Acute promyelocytic leukemia risk factors
- Advanced age: This is the most common risk factor for acute leukemia. Elderly patients are more likely to develop myeloid leukemia, due to a longer duration and opportunity for mutations to accumulate in cells. These mutations are more likely to accumulate in hematopoietic stem cells through a process called clonal evolution.[1]
- Benzene[2]: Benzene is a chemical solvent and aromatic hydrocarbon, for which exposure is a significant risk factor for acute leukemia.[2]
- Prior myelodysplastic syndrome: Myelodysplastic syndrome is a disorder characterized by ineffective hematopoiesis, defective maturation of blood cells, and peripheral cytopenias. Antecedant myelodysplastic syndrome is implicated in some forms of acute leukemia, such as acute myeloid leukemia. Myelodysplastic syndrome is a precursor for leukemia, as this disease is characterized by the presence of dysplastic or cancerous cells that do not meet the requirements for a formal diagnosis of leukemia.[3]
- Germline mutations: In general, germline predisposition to acute promyelocytic leukemia is rare. In patients with acute myeloid leukemia, germline mutations in the RUNX1 gene can predispose to the development of the cancer.[4]
References
- ↑ Grove CS, Vassiliou GS (2014). "Acute myeloid leukaemia: a paradigm for the clonal evolution of cancer?". Dis Model Mech. 7 (8): 941–51. doi:10.1242/dmm.015974. PMC 4107323. PMID 25056697.

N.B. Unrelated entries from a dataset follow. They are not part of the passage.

What follows belongs to an exercise in optimizing a design on an open flow for small area, a short achievable clock period and few clock cycles per item; a production flow would make more cautious choices.
The RTL was checked by simulation tests, not by an equivalence proof against the original design.
Power is estimated from default activity; no workload was simulated.

// matrix_pipeline_mac_top
module matrix_pipeline_mac_top
(
    input  wire logic              clk,
    input  wire logic              rst,
    input  wire logic              start,
    input  wire logic [DATA_W-1:0] a11,
    input  wire logic [DATA_W-1:0] a12,
    input  wire logic [DATA_W-1:0] a13,
    input  wire logic [DATA_W-1:0] a21,
    input  wire logic [DATA_W-1:0] a22,
    input  wire logic [DATA_W-1:0] a23,
    input  wire logic [DATA_W-1:0] a31,
    input  wire logic [DATA_W-1:0] a32,
    input  wire logic [DATA_W-1:0] a33,
    input  wire logic [DATA_W-1:0] b11,
    input  wire logic [DATA_W-1:0] b12,
    input  wire logic [DATA_W-1:0] b13,
    input  wire logic [DATA_W-1:0] b21,
    input  wire logic [DATA_W-1:0] b22,
    input  wire logic [DATA_W-1:0] b23,
    input  wire logic [DATA_W-1:0] b31,
    input  wire logic [DATA_W-1:0] b32,
    input  wire logic [DATA_W-1:0] b33,
    output wire logic [OUT_W-1:0]  c11,
    output wire logic [OUT_W-1:0]  c12,
    output wire logic [OUT_W-1:0]  c13,
    output wire logic [OUT_W-1:0]  c21,
    output wire logic [OUT_W-1:0]  c22,
    output wire logic [OUT_W-1:0]  c23,
    output wire logic [OUT_W-1:0]  c31,
    output wire logic [OUT_W-1:0]  c32,
    output wire logic [OUT_W-1:0]  c33,
    output wire logic              done
);
    logic [DATA_W-1:0] w_a  [N][N];
    logic [DATA_W-1:0] w_b  [N][N];
    logic [DATA_W-1:0] r_a  [N][N];    
    logic [DATA_W+1:1] r_t  [N][N];    
    logic [3:0]        r_s1 [N][N];    
    logic [3:0]        r_s2 [N][N];    
    logic [3:0]        r_s3 [N][N];    
    logic              r_busy;
    logic              r_done;
  ...
Size in the first run: ~470 flip-flops, ~53,000 um2 of cells after synthesis.
clock: 8.0 ns
lec_check: 0
cap_margin: 60
core_margin: 2
core_utilization: 55
slew_margin: 60
synth_hierarchical: 1
run.sh (not shown) runs the stock make flow with config.mk's settings and CLKGATE_MAP_FILE= SYNTH_SCRIPT=/design/flow/synth_recipe.tcl, a recipe that flattens the netlist after the stock synthesis.
Testbench counts at the start, summed over its fixed seeds: cycles 16,000, items 8,000.
Next try:
SETUP_SLACK_MARGIN = 3.8   (was default)
The changed run finished with timing, DRC and antenna clean.
Routed wire length fell by about 0.37%.
Combinational power rose by about 3%.
Critical path depth fell by 1.
Design area rose by about 2.2%.
Next try:
SETUP_SLACK_MARGIN = 3.4   (was 3.8)
After rerunning:
- The changed run completed with no timing, DRC or antenna violations
- flip-flop and latch count stays the same
- critical path depth went up by 1
- wire length went down by 0.37%
- maximum frequency went down by about 8%
- design area went down by about 1.8%
- synthesized cell count is unchanged
- synthesized area does not change
- setup slack gets worse by 0.37 ns
- core utilization went down by 1.1 points

* * *

Another version of the RTL of matrix_pipeline_mac_top (not shown whole).
Size in the first run: roughly 5000 cells after synthesis, roughly 430 flip-flops, about 290 I/O pins, about 52000 um^2 of cells after synthesis.
// matrix_pipeline_mac_top
module matrix_pipeline_mac_top
(
    input  wire logic              clk,
    input  wire logic              rst,
    input  wire logic              start,
    input  wire logic [DATA_W-1:0] a11,
    input  wire logic [DATA_W-1:0] a12,
    input  wire logic [DATA_W-1:0] a13,
    input  wire logic [DATA_W-1:0] a21,
    input  wire logic [DATA_W-1:0] a22,
    input  wire logic [DATA_W-1:0] a23,
    input  wire logic [DATA_W-1:0] a31,
    input  wire logic [DATA_W-1:0] a32,
    input  wire logic [DATA_W-1:0] a33,
    input  wire logic [DATA_W-1:0] b11,
    input  wire logic [DATA_W-1:0] b12,
    input  wire logic [DATA_W-1:0] b13,
    input  wire logic [DATA_W-1:0] b21,
    input  wire logic [DATA_W-1:0] b22,
    input  wire logic [DATA_W-1:0] b23,
    input  wire logic [DATA_W-1:0] b31,
    input  wire logic [DATA_W-1:0] b32,
    input  wire logic [DATA_W-1:0] b33,
    output wire logic [OUT_W-1:0]  c11,
    output wire logic [OUT_W-1:0]  c12,
    output wire logic [OUT_W-1:0]  c13,
    output wire logic [OUT_W-1:0]  c21,
    output wire logic [OUT_W-1:0]  c22,
    output wire logic [OUT_W-1:0]  c23,
    output wire logic [OUT_W-1:0]  c31,
    output wire logic [OUT_W-1:0]  c32,
    output wire logic [OUT_W-1:0]  c33,
    output wire logic              done
);
clock: 8.0 ns
lec_check: 0
cap_margin: 20
core_margin: 2
core_utilization: 40
slew_margin: 20
synth_hierarchical: 1
Testbench counts at the start, summed over its fixed seeds: cycles 16,000, items 8,000.
Then changed:
Settings changed: CAP_MARGIN 20 to 60, CORE_UTILIZATION 40 to 55, SLEW_MARGIN 20 to 60.
Result: The changed run ran to the end with no violations; final area came out lower by about 0.8%; non-clock buffer count came out higher by 1; maximum frequency came out higher by 4.1%.
Then changed:
Settings changed: CORE_UTILIZATION 55 to 40.
Total power is about the same.
Via count rose by 0.34%.
Non-clock buffer count came out higher by 8.
Utilization decreases by 17 points.
Die area increases by about 37%.
Wire length rose by about 8%.
Combinational power hardly moves.
Worst setup slack got worse by 55 ps.
Clock power rises by about 5%.

re-timing with driven ports:
No port has a modelled driver above. Below, the same layouts with a new extraction and two added sets of constraints. Step 1 sets driving cells, clkbuf_16 on the clock port and buf_2 on the other inputs (assumed; they add their load-dependent delay and slew). Step 2 moves the port delays by t, midway between the first and last clock arrival at a register: inputs arrive t later, outputs are due t later. That takes back most of the time a late clock gives input paths. Slacks: ideal ports / drivers / drivers and shift; pairs: ideal ports / drivers.
run | t, ns | setup slack, ns | worst setup path after step 2 | pins driven straight from the clock port
the first run of note 1 | 0.744 | 3.403 / 3.333 / 3.420 | register to register | 1
the second run of note 1 | 0.753 | 3.831 / 3.755 / 3.846 | register to register | 1
the third run of note 1 | 0.742 | 3.463 / 3.388 / 3.494 | register to register | 1
the first run of note 2 | 0.742 | 2.766 / 2.766 / 2.766 | register to register | 1
the second run of note 2 | 0.716 | 2.972 / 2.972 / 2.972 | register to register | 1
the third run of note 2 | 0.742 | 2.917 / 2.917 / 2.917 | register to register | 1
After both steps every run listed still meets setup and hold.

- ↑ 2.0 2.1 McHale CM, Zhang L, Smith MT (2012). "Current understanding of the mechanism of benzene-induced leukemia in humans: implications for risk assessment". Carcinogenesis. 33 (2): 240–52. doi:10.1093/carcin/bgr297. PMC 3271273. PMID 22166497.
- ↑ Malcovati L, Hellström-Lindberg E, Bowen D, Adès L, Cermak J, Del Cañizo C; et al. (2013). "Diagnosis and treatment of primary myelodysplastic syndromes in adults: recommendations from the European LeukemiaNet". Blood. 122 (17): 2943–64. doi:10.1182/blood-2013-03-492884. PMC 3811170. PMID 23980065.
- ↑ Sood R, Kamikubo Y, Liu P (2017). "Role of RUNX1 in hematological malignancies". Blood. 129 (15): 2070–2082. doi:10.1182/blood-2016-10-687830. PMC 5391618. PMID 28179279.